DIRECTIONS FOR THIS TASK: Wherever the string "largest" appears in the entries below, return the line that holds it.

Stored items:
************

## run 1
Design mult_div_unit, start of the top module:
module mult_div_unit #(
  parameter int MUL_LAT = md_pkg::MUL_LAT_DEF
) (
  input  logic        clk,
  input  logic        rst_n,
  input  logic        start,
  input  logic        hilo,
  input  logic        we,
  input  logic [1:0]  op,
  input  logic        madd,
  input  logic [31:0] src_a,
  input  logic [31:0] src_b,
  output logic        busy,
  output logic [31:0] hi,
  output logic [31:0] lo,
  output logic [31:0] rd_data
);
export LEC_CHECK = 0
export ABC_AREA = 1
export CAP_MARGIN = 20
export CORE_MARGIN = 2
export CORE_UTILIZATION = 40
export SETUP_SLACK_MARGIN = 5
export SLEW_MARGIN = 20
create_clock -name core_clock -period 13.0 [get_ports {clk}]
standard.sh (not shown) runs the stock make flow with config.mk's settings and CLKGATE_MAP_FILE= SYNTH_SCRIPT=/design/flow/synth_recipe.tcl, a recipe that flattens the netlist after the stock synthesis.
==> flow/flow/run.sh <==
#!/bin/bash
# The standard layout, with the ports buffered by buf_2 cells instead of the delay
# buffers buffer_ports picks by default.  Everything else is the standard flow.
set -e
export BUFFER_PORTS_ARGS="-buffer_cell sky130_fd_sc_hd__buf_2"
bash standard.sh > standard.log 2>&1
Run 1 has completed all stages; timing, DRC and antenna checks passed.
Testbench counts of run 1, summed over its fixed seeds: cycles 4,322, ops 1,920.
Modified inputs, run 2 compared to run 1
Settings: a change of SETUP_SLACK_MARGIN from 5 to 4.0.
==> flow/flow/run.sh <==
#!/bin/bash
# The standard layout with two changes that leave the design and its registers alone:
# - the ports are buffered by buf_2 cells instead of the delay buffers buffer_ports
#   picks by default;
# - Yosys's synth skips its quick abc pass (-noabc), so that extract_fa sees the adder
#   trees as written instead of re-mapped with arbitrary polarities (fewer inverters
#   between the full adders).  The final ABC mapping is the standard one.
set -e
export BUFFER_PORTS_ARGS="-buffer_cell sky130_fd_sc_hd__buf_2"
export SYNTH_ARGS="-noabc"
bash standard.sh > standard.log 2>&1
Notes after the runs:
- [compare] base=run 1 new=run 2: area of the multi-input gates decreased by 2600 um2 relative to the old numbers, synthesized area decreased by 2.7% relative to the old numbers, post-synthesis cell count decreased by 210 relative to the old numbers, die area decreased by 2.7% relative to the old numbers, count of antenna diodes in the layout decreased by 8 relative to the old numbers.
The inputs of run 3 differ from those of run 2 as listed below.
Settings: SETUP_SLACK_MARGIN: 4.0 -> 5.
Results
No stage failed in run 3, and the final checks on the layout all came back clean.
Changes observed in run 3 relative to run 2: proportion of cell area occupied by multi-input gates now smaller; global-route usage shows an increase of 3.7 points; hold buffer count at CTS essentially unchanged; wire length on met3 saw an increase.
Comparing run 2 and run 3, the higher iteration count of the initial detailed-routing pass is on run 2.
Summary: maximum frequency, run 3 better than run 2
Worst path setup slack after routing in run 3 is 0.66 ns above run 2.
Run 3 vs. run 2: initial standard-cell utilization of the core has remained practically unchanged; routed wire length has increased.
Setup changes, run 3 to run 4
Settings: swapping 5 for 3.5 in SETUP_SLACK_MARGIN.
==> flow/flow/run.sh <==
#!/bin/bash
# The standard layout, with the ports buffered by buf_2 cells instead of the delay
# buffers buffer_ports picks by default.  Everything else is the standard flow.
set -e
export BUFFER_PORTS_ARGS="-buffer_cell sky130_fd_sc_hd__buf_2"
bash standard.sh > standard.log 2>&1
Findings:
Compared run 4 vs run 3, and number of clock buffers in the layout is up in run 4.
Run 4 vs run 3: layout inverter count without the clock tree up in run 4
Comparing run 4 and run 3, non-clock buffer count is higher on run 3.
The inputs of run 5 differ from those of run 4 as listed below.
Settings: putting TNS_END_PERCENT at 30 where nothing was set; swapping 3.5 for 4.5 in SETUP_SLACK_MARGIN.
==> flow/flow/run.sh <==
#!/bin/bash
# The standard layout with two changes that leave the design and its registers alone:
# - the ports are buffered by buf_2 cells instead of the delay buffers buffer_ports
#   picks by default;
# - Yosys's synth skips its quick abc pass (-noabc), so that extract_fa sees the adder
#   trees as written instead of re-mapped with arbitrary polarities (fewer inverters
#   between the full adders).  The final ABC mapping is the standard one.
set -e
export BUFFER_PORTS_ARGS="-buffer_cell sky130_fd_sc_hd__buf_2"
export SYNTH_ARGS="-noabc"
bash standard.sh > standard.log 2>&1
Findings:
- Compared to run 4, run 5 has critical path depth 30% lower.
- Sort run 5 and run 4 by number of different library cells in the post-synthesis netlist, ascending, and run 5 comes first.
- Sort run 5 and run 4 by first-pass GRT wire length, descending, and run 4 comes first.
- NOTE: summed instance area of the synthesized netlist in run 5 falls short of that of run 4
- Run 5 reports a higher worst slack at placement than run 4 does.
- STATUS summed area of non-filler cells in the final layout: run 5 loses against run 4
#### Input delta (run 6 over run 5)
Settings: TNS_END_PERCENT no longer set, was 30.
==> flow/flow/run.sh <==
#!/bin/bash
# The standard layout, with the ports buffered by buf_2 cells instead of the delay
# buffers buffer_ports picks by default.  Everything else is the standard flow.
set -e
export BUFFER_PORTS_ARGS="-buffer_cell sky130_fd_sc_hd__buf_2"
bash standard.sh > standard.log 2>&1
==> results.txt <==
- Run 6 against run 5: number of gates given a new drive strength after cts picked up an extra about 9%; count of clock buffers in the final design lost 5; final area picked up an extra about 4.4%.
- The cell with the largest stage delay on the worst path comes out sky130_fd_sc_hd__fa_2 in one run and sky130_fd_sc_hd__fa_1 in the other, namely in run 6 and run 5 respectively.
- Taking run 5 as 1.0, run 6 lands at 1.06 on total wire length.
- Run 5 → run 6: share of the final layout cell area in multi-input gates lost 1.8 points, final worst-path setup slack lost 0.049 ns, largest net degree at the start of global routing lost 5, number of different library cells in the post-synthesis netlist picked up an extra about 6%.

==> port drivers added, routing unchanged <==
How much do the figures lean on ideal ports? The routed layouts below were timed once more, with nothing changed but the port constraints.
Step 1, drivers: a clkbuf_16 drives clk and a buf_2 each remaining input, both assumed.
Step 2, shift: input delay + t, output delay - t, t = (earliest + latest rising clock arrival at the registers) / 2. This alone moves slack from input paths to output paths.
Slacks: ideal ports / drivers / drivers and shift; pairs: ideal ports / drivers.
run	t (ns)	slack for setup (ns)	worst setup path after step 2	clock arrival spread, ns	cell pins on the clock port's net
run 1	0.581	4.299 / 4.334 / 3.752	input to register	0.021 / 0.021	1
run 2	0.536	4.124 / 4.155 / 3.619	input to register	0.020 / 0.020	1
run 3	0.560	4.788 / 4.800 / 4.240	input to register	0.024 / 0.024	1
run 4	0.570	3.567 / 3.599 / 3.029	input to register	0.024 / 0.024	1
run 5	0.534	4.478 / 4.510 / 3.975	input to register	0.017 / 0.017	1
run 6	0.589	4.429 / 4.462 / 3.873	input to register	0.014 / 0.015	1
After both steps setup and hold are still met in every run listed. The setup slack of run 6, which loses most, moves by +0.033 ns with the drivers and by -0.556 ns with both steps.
Source: an optimization exercise on an open RTL-to-GDS flow (aim: small area and a short achievable clock period). Production flows keep margins and buffers that such runs may drop. RTL that was checked went through simulation tests only; none was proved equivalent to the original. No driver is modelled on the clock port, so clocking that relies on it looks cheaper here than on a real chip.

== the reference run ==
==> flow/design.v (excerpt) <==
module adc_mul (
    input  logic        clk_i,
    input  logic        rst_i,
    input  logic [11:0] x_i,
    input  logic [9:0]  y_i,
    input  logic [9:0]  z_i,
    output logic [11:0] fp_o             
);
Settings: LEC_CHECK=0, ABC_AREA=1, CAP_MARGIN=20, CORE_MARGIN=2, CORE_UTILIZATION=70, CTS_BUF_LIST=sky130_fd_sc_hd__clkbuf_8, SLEW_MARGIN=50, SYNTH_HIERARCHICAL=1, SYNTH_MINIMUM_KEEP_SIZE=0; clock period 110.0 ns.
standard.sh (not shown) runs the stock make flow with config.mk's settings and CLKGATE_MAP_FILE= SYNTH_SCRIPT=/design/flow/synth_recipe.tcl, a recipe that flattens the netlist after the stock synthesis.
==> flow/flow/run.sh <==
#!/bin/bash
# The standard layout with these changes:
#  - the smallest buffer on the ports instead of a delay buffer;
#  - a clock tree of small leaf buffers under a strong root buffer, without
#    dummy loads; leaves that drive many flip-flops are upsized after CTS
#    (flow/post_cts.tcl);
#  - half adder cells and the stronger sizes of logic cells left out, so that
#    synthesis maps half adders to gates (the design's half adders mostly need
#    inverted inputs or outputs) and uses the smallest cells; every path has
#    plenty of time at the design's period;
#  - an area-oriented ABC script (amap) for the gate mapping (flow/abc_area.script,
#    used with ABC_AREA 1): ORFS's scripts are copied into the work folder
#    and that one file replaced.
set -euo pipefail
export BUFFER_PORTS_ARGS="-buffer_cell sky130_fd_sc_hd__buf_1"
export CTS_ARGS="-sink_clustering_enable -repair_clock_nets -root_buf sky130_fd_sc_hd__clkbuf_16 -buf_list sky130_fd_sc_hd__clkbuf_4 -dont_use_dummy_load"
export POST_CTS_TCL="$PWD/flow/post_cts.tcl"
# The platform's own don't-use list, plus the half adders
plat_du=$(sed -n '/^export DONT_USE_CELLS += \\/,/^#/p' "$FLOW_HOME/platforms/$FLOW_PLATFORM/config.mk" \
          | grep -v '^#' | grep -v 'export' | tr -d '\\' | tr -s ' \n' ' ')
# Logic cells of drive 2 and up; buffers, inverters and flip-flops keep theirs
lib="$FLOW_HOME/platforms/$FLOW_PLATFORM/lib/sky130_fd_sc_hd__tt_025C_1v80.lib"
big=$(grep -oE 'cell *\( *"?sky130_fd_sc_hd__[a-z0-9_]+_(2|4|6|8|12|16)"? *\)' "$lib" | grep -oE 'sky130_fd_sc_hd__[a-z0-9_]+' \
      | grep -vE 'clkbuf|buf_|clkinv|inv_|dfrtp|dfxtp|dlygate|clkdly|fill|decap|tap|conb|diode|einv|ebuf|probe|lpflow|bufbuf|bufinv|clkinvlp' | tr '\n' ' ')
du="$plat_du sky130_fd_sc_hd__ha_1 $big"
echo "DONT_USE_CELLS=$du" > dont_use.log
rm -rf scripts_local
cp -r "$FLOW_HOME/scripts" scripts_local
cp flow/abc_area.script scripts_local/abc_area.script
bash standard.sh "DONT_USE_CELLS=$du" "SCRIPTS_DIR=$PWD/scripts_local" finish > standard.log 2>&1
Other scripts of this flow, unchanged in this note and not shown: flow/flow/abc_area.script, flow/flow/post_cts.tcl
Input-level comparison between the trial run and the reference run:
--- a/flow/design.v
+++ b/flow/design.v
@@ -78,45 +78,37 @@
     assign z_n8  = (z_q[7:0]  == '0) ? (z_q  >> 8) : z_q;
     assign z_n4  = (z_n8[3:0] == '0) ? (z_n8 >> 4) : z_n8;
     assign z_n2  = (z_n4[1:0] == '0) ? (z_n4 >> 2) : z_n4;
     assign z_odd = {(z_n2[0] == '0) ? z_n2[9:1] >> 1 : z_n2[9:1], 1'b1};
     assign zon   = ~z_odd;
     logic [9:0] ymod_a [0:YK-1];         
     for (genvar k = 0; k < YK; k++) begin : g_ymod_a
-        localparam bit P = (k < YF) && ((YF - k) % 2 == 1);
-        logic [k:0] t;                   
-        logic [k:0] zz;                  
+        logic [k:0] t;
         logic [k:0] diff;
-        logic       fits;
         if (k == 0) begin : g_first
-            assign t = P ? ~y_q[9] : y_q[9];
+            assign t = y_q[9];
         end else begin : g_next
-            assign t = {ymod_a[k-1][k-1:0], P ? ~y_q[9-k] : y_q[9-k]};
-        end
-        assign zz = P ? z_odd[k:0] : zon[k:0];
+            assign t = {ymod_a[k-1][k-1:0], y_q[9-k]};
+        end
+        logic fits;
         for (genvar i = 0; i <= k; i++) begin : g_bit
             logic c;                     
             if (i == 0) begin : g_first
-                if (P) begin : g_inv
-                    assign diff[0] = t[0] ^ zz[0];
-                    assign c       = t[0] & zz[0];
-                end else begin : g_true
-                    assign diff[0] = ~(t[0] ^ zz[0]);
-                    assign c       = t[0] | zz[0];
-                end
+                assign diff[0] = ~(t[0] ^ zon[0]);
+                assign c       = t[0] | zon[0];
             end else if (k < YF) begin : g_fa
-                adc_fa i_fa (.a_i(t[i]), .b_i(zz[i]), .c_i(g_bit[i-1].c), .s_o(diff[i]), .c_o(c));
+                adc_fa i_fa (.a_i(t[i]), .b_i(zon[i]), .c_i(g_bit[i-1].c), .s_o(diff[i]), .c_o(c));
             end else begin : g_fast
-                assign c       = (t[i] & zz[i]) | (g_bit[i-1].c & (t[i] | zz[i]));
-                assign diff[i] = t[i] ^ (fits & (zz[i] ^ g_bit[i-1].c));
-            end
-        end
-        assign fits = (P ? ~g_bit[k].c : g_bit[k].c) && (z_odd[9:k+1] == '0);
+                assign c       = (t[i] & zon[i]) | (g_bit[i-1].c & (t[i] | zon[i]));
+                assign diff[i] = t[i] ^ (fits & (zon[i] ^ g_bit[i-1].c));
+            end
+        end
+        assign fits = g_bit[k].c && (z_odd[9:k+1] == '0);
         if (k < YF) begin : g_sel
-            assign ymod_a[k] = {{(9-k){1'b0}}, ~(fits ? diff : t)};
+            assign ymod_a[k] = {{(9-k){1'b0}}, fits ? diff : t};
         end else begin : g_flip
             assign ymod_a[k] = {{(9-k){1'b0}}, diff[k:1], fits ? diff[0] : t[0]};
         end
     end
     logic [9:0]  rem_a [0:KA];           
     logic [11:0] lq_a  [0:KA];           
     assign rem_a[0] = nprod[21:12];
Compared to the reference run, the trial run has via count about 0.6% higher. Changes observed in the trial run relative to the reference run: non-clock buffer contribution to total cell area now sits lower, global-route usage now sits higher, post-route clock period utilization now sits at about the same level, cell area now sits at about the same level. Looking at the trial run and the reference run, the layout net count is a wash. For the total length of routed wires, the trial run came in about 3% higher than the reference run did. The first-pass GRT wire length of the trial run was inferior to that of the reference run. Re share of post-route cells with drive strength above 1: the reference run was lower than the trial run. Lower number of iterations in the first detailed-routing pass goes to the reference run over the trial run. From the trial run to the reference run, worst path buffer plus inverter count did not move at all.
Only the layout flow was run in the reference run; the RTL was not checked for function there.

************

RESULT OF THE EXERCISE:
- The cell with the largest stage delay on the worst path comes out sky130_fd_sc_hd__fa_2 in one run and sky130_fd_sc_hd__fa_1 in the other, namely in run 6 and run 5 respectively.
- Run 5 → run 6: share of the final layout cell area in multi-input gates lost 1.8 points, final worst-path setup slack lost 0.049 ns, largest net degree at the start of global routing lost 5, number of different library cells in the post-synthesis netlist picked up an extra about 6%.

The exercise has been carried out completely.